“Are you travelling on your own?” he asked.
“Naw, I’m with them,” said the boy, jerking his thumb across the aisle where four men were drinking beer and playing poker.
“Which of them’s your dad?”
“None of them,” said the boy.
“Uncle, then?”
“Don’t know ‘em from Adam.”
Hamish surveyed the white little face and the knowing eyes of the child.
“What’s your name?”
“Wee Alec. Alec MacQueen.”
“Well, Alec, what are you doing travelling on this train with four men you don’t know?”
“It’s my maw’s idea,” said Alec. “Man, I’m fair sick of the trains.”
“Oh, they’re friends of your mother?”
“Naw.” Alec put his pointed elbows on the table between them and leaned forward. “It’s like this. If you’ve got a Family Rail card and you take a child along, you get a third knocked off the price o’ the fare. Disnae need to be your own child. Anyone’s child’ll do. So my maw tells one who tells the other that if anyone wants to borrow me, they can. She charges five pounds a head for my services,” said Alec proudly. “Then when we get to London, they turn me over to some other blokes who are coming back up. Then I pick up another lot at Inverness and come back down, so’s I can go back up with them ones what I came down with.”

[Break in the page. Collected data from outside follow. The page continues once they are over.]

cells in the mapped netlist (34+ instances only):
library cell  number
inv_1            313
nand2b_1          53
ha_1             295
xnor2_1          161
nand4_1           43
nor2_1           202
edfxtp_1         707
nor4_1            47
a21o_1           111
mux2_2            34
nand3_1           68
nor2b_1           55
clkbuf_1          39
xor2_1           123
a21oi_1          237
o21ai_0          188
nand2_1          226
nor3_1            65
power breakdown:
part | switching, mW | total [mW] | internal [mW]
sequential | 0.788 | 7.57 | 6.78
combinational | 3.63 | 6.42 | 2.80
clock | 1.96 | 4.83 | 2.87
### config.mk
export PLATFORM = sky130hd
export DESIGN_NAME = smau_datapath
export DESIGN_NICKNAME = d
export VERILOG_FILES = /design/src/rtl/smau_pkg.sv /design/src/rtl/smau_datapath.sv
export SDC_FILE = /design/constraint.sdc
export NUM_CORES = 2
export LEC_CHECK = 0
export BUFFER_PORTS_ARGS = -buffer_cell sky130_fd_sc_hd__buf_2
export CORE_MARGIN = 1.5
export CORE_UTILIZATION = 40
export DETAILED_ROUTE_END_ITERATION = 10
export GPL_ROUTABILITY_DRIVEN = 1
export PLACE_DENSITY = 0.57
export SLEW_MARGIN = 5
export SYNTH_ARGS = -nofsm -noshare
export SYNTH_HDL_FRONTEND = slang
export SYNTH_SLANG_ARGS = --single-unit
### constraint.sdc
create_clock -name clk_i -period 4.05 [get_ports clk_i]
set_clock_uncertainty 0.15 [all_clocks]
set_input_delay 0.81 -clock clk_i [delete_from_list [all_inputs] [get_ports clk_i]]
set_output_delay 0.81 -clock clk_i [all_outputs]
set_load 0.05 [all_outputs]
--- config.mk ---
export PLATFORM = sky130hd
export DESIGN_NAME = vmvs_ram
export DESIGN_NICKNAME = d
export VERILOG_FILES = /design/src/hdl/vmvs_ram.sv
export SDC_FILE = /design/constraint.sdc
export NUM_CORES = 1
export LEC_CHECK = 0
export BUFFER_PORTS_ARGS = -buffer_cell sky130_fd_sc_hd__buf_2
export CAP_MARGIN = 0
export CORE_ASPECT_RATIO = 0.5
export CORE_UTILIZATION = 50
export DETAILED_ROUTE_END_ITERATION = 7
export MAX_ROUTING_LAYER = met4
export PLACE_DENSITY = 0.67
export SETUP_SLACK_MARGIN = 0.5
export SYNTH_ARGS = -nofsm -noshare
export SYNTH_HDL_FRONTEND = slang
export SYNTH_SLANG_ARGS = --single-unit
--- constraint.sdc ---
create_clock -name i_clk -period 1.8 [get_ports i_clk]
set_input_delay 0.09 -clock i_clk [delete_from_list [all_inputs] [get_ports i_clk]]
set_output_delay 0.09 -clock i_clk [all_outputs]
set_load 0.1 [all_outputs]
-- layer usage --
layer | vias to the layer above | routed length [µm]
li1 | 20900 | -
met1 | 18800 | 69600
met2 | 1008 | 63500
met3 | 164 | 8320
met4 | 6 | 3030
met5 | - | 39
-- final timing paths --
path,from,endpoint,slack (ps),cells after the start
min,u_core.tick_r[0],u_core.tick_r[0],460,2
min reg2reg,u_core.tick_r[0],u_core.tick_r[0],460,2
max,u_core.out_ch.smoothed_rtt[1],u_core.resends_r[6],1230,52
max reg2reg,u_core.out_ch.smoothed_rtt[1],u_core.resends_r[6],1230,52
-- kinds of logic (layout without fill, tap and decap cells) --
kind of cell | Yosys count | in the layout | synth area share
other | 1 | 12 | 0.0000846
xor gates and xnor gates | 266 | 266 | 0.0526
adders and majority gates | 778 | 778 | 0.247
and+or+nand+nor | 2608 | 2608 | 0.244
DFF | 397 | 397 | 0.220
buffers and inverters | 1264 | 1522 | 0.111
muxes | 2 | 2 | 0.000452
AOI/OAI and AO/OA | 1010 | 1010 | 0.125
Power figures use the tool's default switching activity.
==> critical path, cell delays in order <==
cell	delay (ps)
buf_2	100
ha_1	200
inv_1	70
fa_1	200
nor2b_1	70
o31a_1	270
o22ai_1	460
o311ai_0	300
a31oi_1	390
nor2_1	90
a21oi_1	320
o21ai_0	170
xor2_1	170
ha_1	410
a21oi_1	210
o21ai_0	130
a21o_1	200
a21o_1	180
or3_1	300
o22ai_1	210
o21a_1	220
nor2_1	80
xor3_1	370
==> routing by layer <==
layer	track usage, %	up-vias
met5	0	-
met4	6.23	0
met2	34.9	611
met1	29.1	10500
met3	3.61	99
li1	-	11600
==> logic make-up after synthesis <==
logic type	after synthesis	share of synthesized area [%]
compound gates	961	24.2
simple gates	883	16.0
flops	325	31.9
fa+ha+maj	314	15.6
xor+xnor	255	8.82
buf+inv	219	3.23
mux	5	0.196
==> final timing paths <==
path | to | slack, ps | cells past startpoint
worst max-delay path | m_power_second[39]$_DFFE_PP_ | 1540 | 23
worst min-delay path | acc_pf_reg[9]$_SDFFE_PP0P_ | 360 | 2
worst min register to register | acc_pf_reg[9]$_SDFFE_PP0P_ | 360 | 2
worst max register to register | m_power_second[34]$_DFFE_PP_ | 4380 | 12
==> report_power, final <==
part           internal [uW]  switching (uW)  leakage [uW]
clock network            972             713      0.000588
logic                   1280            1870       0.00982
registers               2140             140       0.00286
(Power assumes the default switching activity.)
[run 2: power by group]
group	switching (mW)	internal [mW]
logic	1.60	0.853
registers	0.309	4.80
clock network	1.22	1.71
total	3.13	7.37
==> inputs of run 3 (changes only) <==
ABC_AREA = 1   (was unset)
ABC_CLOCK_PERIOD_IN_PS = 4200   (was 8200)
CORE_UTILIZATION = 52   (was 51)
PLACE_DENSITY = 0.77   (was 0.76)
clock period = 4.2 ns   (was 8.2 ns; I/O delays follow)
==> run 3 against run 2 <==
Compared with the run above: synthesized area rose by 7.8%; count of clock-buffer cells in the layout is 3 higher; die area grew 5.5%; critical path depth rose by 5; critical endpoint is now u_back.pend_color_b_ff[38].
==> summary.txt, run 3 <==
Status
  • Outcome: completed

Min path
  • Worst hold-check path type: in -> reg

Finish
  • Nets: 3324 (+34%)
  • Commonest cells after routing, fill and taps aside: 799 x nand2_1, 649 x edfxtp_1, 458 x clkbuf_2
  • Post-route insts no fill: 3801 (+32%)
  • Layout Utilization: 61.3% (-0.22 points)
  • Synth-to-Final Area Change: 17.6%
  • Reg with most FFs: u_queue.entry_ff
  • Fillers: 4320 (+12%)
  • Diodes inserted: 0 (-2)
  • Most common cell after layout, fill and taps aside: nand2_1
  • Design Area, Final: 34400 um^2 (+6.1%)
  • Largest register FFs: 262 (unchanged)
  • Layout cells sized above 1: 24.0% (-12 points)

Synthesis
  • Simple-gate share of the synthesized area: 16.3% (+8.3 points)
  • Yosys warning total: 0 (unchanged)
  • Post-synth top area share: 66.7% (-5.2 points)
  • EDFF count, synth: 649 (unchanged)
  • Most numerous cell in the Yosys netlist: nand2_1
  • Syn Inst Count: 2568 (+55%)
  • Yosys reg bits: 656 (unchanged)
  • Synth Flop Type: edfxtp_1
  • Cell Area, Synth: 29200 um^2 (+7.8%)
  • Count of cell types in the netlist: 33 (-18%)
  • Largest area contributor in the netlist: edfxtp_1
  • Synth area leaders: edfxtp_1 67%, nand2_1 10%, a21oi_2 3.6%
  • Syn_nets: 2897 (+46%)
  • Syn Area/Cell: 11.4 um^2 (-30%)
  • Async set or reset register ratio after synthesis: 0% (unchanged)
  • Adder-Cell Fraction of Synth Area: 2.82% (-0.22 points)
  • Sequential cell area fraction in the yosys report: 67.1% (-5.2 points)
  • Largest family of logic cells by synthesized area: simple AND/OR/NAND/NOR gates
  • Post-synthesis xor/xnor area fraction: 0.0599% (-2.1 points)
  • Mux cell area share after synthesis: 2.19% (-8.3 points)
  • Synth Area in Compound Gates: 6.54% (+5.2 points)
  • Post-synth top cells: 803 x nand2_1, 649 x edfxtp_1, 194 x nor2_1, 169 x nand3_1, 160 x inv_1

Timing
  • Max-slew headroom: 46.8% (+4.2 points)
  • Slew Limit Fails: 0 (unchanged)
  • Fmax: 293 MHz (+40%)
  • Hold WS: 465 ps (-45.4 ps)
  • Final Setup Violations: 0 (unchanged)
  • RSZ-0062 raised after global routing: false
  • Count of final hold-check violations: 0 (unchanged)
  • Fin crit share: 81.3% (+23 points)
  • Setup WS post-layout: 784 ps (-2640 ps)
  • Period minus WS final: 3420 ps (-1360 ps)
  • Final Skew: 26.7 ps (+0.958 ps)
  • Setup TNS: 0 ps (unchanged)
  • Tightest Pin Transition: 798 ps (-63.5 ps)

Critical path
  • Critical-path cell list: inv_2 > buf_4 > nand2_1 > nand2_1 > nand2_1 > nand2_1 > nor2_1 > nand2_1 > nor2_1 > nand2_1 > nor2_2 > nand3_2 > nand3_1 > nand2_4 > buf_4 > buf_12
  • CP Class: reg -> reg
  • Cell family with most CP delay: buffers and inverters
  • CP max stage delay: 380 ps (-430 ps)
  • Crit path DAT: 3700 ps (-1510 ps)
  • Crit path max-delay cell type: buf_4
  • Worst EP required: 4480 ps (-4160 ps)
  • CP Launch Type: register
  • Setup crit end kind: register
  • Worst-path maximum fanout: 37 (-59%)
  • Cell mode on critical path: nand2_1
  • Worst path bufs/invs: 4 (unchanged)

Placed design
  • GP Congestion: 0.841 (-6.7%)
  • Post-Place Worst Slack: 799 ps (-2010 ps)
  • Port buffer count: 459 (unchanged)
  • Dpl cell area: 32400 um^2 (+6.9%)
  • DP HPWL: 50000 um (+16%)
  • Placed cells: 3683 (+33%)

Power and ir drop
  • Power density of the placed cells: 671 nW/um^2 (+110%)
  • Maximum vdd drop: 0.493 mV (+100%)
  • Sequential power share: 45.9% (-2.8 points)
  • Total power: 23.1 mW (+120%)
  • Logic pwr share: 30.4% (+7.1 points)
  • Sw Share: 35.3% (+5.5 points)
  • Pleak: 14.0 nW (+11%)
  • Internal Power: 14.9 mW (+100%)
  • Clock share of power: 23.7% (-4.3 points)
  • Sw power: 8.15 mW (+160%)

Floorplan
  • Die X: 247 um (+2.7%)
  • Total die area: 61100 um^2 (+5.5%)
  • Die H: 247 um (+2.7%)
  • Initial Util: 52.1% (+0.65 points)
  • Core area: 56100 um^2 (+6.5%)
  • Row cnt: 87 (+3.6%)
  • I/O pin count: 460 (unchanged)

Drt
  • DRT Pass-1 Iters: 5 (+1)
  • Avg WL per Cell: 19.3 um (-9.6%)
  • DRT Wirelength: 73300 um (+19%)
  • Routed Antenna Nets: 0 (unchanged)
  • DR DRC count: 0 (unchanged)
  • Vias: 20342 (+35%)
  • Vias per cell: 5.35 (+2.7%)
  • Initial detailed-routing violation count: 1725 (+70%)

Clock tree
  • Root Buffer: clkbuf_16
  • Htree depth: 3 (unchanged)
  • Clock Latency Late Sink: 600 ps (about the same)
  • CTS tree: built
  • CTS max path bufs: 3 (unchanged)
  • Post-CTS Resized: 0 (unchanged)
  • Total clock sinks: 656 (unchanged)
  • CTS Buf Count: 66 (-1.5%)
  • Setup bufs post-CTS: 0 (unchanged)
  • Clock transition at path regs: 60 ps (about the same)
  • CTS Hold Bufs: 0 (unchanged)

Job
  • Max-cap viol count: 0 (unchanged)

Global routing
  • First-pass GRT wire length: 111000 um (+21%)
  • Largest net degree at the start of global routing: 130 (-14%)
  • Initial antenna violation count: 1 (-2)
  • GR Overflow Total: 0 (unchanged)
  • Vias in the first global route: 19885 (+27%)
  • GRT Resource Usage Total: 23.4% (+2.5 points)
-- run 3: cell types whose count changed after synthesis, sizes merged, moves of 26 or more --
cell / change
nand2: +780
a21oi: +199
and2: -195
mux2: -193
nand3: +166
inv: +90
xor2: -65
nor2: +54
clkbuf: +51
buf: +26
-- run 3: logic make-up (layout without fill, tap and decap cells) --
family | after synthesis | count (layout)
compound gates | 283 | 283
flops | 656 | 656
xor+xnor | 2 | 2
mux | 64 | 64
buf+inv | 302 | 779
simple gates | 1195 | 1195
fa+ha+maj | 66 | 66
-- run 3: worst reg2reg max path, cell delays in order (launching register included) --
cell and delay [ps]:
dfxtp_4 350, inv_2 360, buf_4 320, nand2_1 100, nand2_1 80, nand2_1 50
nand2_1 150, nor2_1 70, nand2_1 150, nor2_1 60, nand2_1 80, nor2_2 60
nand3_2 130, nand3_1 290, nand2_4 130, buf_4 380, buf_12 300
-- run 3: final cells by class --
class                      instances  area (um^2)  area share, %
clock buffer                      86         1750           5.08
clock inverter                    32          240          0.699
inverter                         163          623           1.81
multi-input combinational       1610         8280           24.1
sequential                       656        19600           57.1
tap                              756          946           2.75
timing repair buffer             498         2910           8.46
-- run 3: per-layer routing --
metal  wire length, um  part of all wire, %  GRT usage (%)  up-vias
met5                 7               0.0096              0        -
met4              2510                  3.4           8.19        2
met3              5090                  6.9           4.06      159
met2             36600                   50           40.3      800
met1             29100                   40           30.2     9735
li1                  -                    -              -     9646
### src/sv/mbps_pkg.sv
// Shared types and constants for the masked byte pattern scanner.
// No dependencies; imported by masked_byte_pattern_scan.
`timescale 1ns / 1ps
`default_nettype none

package mbps_pkg;

  // Configuration register indexes
  typedef logic [2:0] cfg_idx_t;

  localparam cfg_idx_t REG_PATTERN_LOW  = 3'd0;
  localparam cfg_idx_t REG_PATTERN_HIGH = 3'd1;
  localparam cfg_idx_t REG_CARE_MASK    = 3'd2;
  localparam cfg_idx_t REG_PATTERN_LEN  = 3'd3;
  localparam cfg_idx_t REG_BASE_ADDR    = 3'd4;

  localparam int ADDR_W    = 64;
  localparam int PAT_BYTES = 16;
  localparam int CFG_LEN_W = 5;

  typedef logic [ADDR_W-1:0]      addr_t;
  typedef logic [7:0]             byte_t;
  typedef logic [PAT_BYTES-1:0]   care_t;
  typedef logic [CFG_LEN_W-1:0]   cfg_len_t;

endpackage : mbps_pkg

`default_nettype wire

### src/sv/masked_byte_pattern_scan.sv
// Masked byte pattern scanner: window register, masked compare, result stages.
// Depends on mbps_pkg for register indexes and field types.
`timescale 1ns / 1ps
`default_nettype none

// Result path: a byte that causes a result has its compare and offset done at accept into
//   the s1 stage, then the address add is done into the output register.
// Throughput: one byte per cycle while in_tready is high; the window compare and the
//   base-address add stall only when the output register is held by out_tready.
// Reset (rst_n low, synchronous): scan state and both result stages empty, pattern
//   registers zero, pattern length one. The window bytes are not cleared.
module masked_byte_pattern_scan
  import mbps_pkg::*;
#(
  parameter int MAX_PATTERN  = 16,
  parameter int OFFSET_WIDTH = 32
) (
  input  wire logic        clk,
  input  wire logic        rst_n,
  // input byte stream
  input  wire logic        in_tvalid,
  output logic             in_tready,
  input  wire logic [7:0]  in_tdata,   // [7:0] data_byte
  input  wire logic        in_tlast,   // last_byte
  // result stream
  output logic             out_tvalid,
  input  wire logic        out_tready,
  output logic [63:0]      out_tdata,  // [63:0] match_address
  output logic             out_tuser,  // found
  // configuration writes
  input  wire logic        cfg_valid,
  output logic             cfg_ready,
  input  wire cfg_idx_t    cfg_index,
  input  wire logic [63:0] cfg_data
);

  localparam int LEN_W = $clog2(MAX_PATTERN + 1);
  localparam int IDX_W = $clog2(MAX_PATTERN);

  // ---------------- configuration registers ----------------
  logic [63:0] pat_low_r, pat_high_r;
  care_t       care_r;
  cfg_len_t    len_r;
  addr_t       base_r;

  assign cfg_ready = 1'b1;

  always_ff @(posedge clk) begin
    if (!rst_n) begin
      pat_low_r  <= '0;
      pat_high_r <= '0;
      care_r     <= '0;
      len_r      <= cfg_len_t'(1);
      base_r     <= '0;
    end else if (cfg_valid && cfg_ready) begin
      unique case (cfg_index)
        REG_PATTERN_LOW:  pat_low_r  <= cfg_data;
        REG_PATTERN_HIGH: pat_high_r <= cfg_data;
        REG_CARE_MASK:    care_r     <= cfg_data[PAT_BYTES-1:0];
        REG_PATTERN_LEN:  len_r      <= cfg_data[CFG_LEN_W-1:0];
        REG_BASE_ADDR:    base_r     <= cfg_data;
        default: ;
      endcase
    end
  end

  // ---------------- scan state ----------------
  byte_t                   win_r [MAX_PATTERN];
  byte_t                   win_nxt [MAX_PATTERN];
  logic [LEN_W-1:0]        seen_r, seen_nxt, seen_inc;
  logic [OFFSET_WIDTH-1:0] pos_r, pos_nxt;
  logic                    done_r, done_nxt;

  logic                    in_xfer;
  logic [LEN_W-1:0]        len_use, len_m1;
  logic [2*64-1:0]         pat_flat;
  logic                    hit, match, emit;
  logic [OFFSET_WIDTH-1:0] start_off;

  assign in_xfer  = in_tvalid && in_tready;
  assign pat_flat = {pat_high_r, pat_low_r};

  // length zero acts as one, lengths above the window saturate
  always_comb begin
    if (len_r == '0) begin
      len_use = LEN_W'(1);
    end else if (len_r > CFG_LEN_W'(MAX_PATTERN)) begin
      len_use = LEN_W'(MAX_PATTERN);
    end else begin
      len_use = len_r[LEN_W-1:0];
    end
  end
  assign len_m1 = len_use - LEN_W'(1);

  // shifted window, newest byte at entry 0
  always_comb begin
    win_nxt[0] = in_tdata;
    for (int i = 1; i < MAX_PATTERN; i++) begin
      win_nxt[i] = win_r[i-1];
    end
  end

  assign seen_inc = (seen_r == LEN_W'(MAX_PATTERN)) ? seen_r : seen_r + LEN_W'(1);

  // pattern byte j lines up with window entry len-1-j
  always_comb begin
    logic [LEN_W-1:0] idx;
    hit = 1'b1;
    idx = '0;
    for (int j = 0; j < MAX_PATTERN; j++) begin
      idx = len_m1 - LEN_W'(j);
      if ((LEN_W'(j) < len_use) && care_r[j] &&
          (win_nxt[idx[IDX_W-1:0]] != pat_flat[8*j +: 8])) begin
        hit = 1'b0;
      end
    end
  end

  assign match     = hit && (seen_inc >= len_use);
  assign emit      = in_xfer && !done_r && (match || in_tlast);
  assign start_off = pos_r - {{(OFFSET_WIDTH-LEN_W){1'b0}}, len_m1};

  always_comb begin
    seen_nxt = seen_r;
    pos_nxt  = pos_r;
    done_nxt = done_r;
    if (in_xfer) begin
      if (in_tlast) begin
        seen_nxt = '0;
        pos_nxt  = '0;
        done_nxt = 1'b0;
      end else if (!done_r) begin
        seen_nxt = seen_inc;
        pos_nxt  = pos_r + OFFSET_WIDTH'(1);
        done_nxt = match;
      end
    end
  end

  always_ff @(posedge clk) begin
    if (!rst_n) begin
      seen_r <= '0;
      pos_r  <= '0;
      done_r <= 1'b0;
    end else begin
      seen_r <= seen_nxt;
      pos_r  <= pos_nxt;
      done_r <= done_nxt;
    end
  end

  // window bytes only matter once enough of the current region is in
  always_ff @(posedge clk) begin
    if (in_xfer && !done_r) begin
      win_r <= win_nxt;
    end
  end

  // ---------------- result stages ----------------
  logic                    s1_valid_r, s1_found_r;
  logic [OFFSET_WIDTH-1:0] s1_start_r;
  logic                    s1_adv;
  logic                    out_valid_r, out_found_r;
  addr_t                   out_addr_r;

  assign s1_adv    = !out_valid_r || out_tready;
  assign in_tready = !s1_valid_r || s1_adv;

  always_ff @(posedge clk) begin
    if (!rst_n) begin
      s1_valid_r <= 1'b0;
    end else if (in_tready) begin
      s1_valid_r <= emit;
    end
  end

  always_ff @(posedge clk) begin
    if (in_tready && emit) begin
      s1_found_r <= match;
      s1_start_r <= start_off;
    end
  end

  always_ff @(posedge clk) begin
    if (!rst_n) begin
      out_valid_r <= 1'b0;
    end else if (s1_adv) begin
      out_valid_r <= s1_valid_r;
    end
  end

  always_ff @(posedge clk) begin
    if (s1_adv && s1_valid_r) begin
      out_found_r <= s1_found_r;
      out_addr_r  <= s1_found_r ? base_r + ADDR_W'(s1_start_r) : '0;
    end
  end

  assign out_tvalid = out_valid_r;
  assign out_tuser  = out_found_r;
  assign out_tdata  = out_addr_r;

  // ---------------- checks ----------------
  a_notfound_zero: assert property (@(posedge clk) disable iff (!rst_n)
    out_tvalid && !out_tuser |-> out_tdata == '0)
    else $error("not-found result carries nonzero address");

  a_seen_bound: assert property (@(posedge clk) disable iff (!rst_n)
    seen_r <= LEN_W'(MAX_PATTERN))
    else $error("byte count past window depth");

  a_done_silent: assert property (@(posedge clk) disable iff (!rst_n)
    in_xfer && done_r |=> !s1_valid_r)
    else $error("byte after a match produced a result");

  a_last_clears: assert property (@(posedge clk) disable iff (!rst_n)
    in_xfer && in_tlast |=> seen_r == '0 && !done_r && pos_r == '0)
    else $error("region end did not clear scan state");

endmodule : masked_byte_pattern_scan

`default_nettype wire
## config.mk

```make
export PLATFORM = sky130hd
export DESIGN_NAME = uniform_crossover_mutation_unit_flat
export DESIGN_NICKNAME = d
export VERILOG_FILES = /design/src/rtl/ucm_pkg.sv /design/src/rtl/ucm_if.sv /design/src/rtl/ucm_csr.sv /design/src/rtl/ucm_core.sv /design/src/rtl/uniform_crossover_mutation_unit.sv /design/src/flat_wrapper.sv
export SDC_FILE = /design/constraint.sdc
export NUM_CORES = 1
export LEC_CHECK = 0
export ABC_AREA = 1
export BUFFER_PORTS_ARGS = -buffer_cell sky130_fd_sc_hd__buf_2
export CORE_AREA = 4 4 146 148
export DETAILED_ROUTE_END_ITERATION = 7
export DIE_AREA = 0 0 150 152
export PLACE_DENSITY = 0.77
export SETUP_SLACK_MARGIN = 0.1
export SLEW_MARGIN = 5
export SYNTH_ARGS = -nofsm -noshare
export SYNTH_HDL_FRONTEND = slang
export SYNTH_SLANG_ARGS = --single-unit
```

## constraint.sdc

```tcl
create_clock -name clock -period 5 [get_ports clock]
set_clock_uncertainty 0.05 [all_clocks]
set_input_delay 0.25 -clock clock [delete_from_list [all_inputs] [get_ports clock]]
set_output_delay 0.25 -clock clock [all_outputs]
set_load 0.02 [all_outputs]
```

“Are you on your school holidays?”
“Aye, but it disnae matter one way or the other. If she’s got a good fare, my maw takes me off the school.”
“And do you like it?”
“Naw, I hate it,” said Alec. “I want to be in the school with my friends.”
Hamish looked wildly round the compartment. There were a lot of children on the train. Were they all for hire?
“Would you like me to do something to stop it?” he asked.
“I would like that fine,” said Alec. “But I don’t want my maw to get in trouble with the police.”
Hamish opened his mouth to say he was a policeman, and then thought the better of it.
Nobody seemed to care about education these days. He couldn’t remember the last time he had seen a truant officer. He could call on Alec’s mother or report her to the Royal Society for the Prevention of Cruelty to Children, but they were surely overloaded with more dramatic cases of child cruelty.
He chatted idly to Alec until the child fell asleep his narrow head and greasy, lank hair rolling with the motion of the train.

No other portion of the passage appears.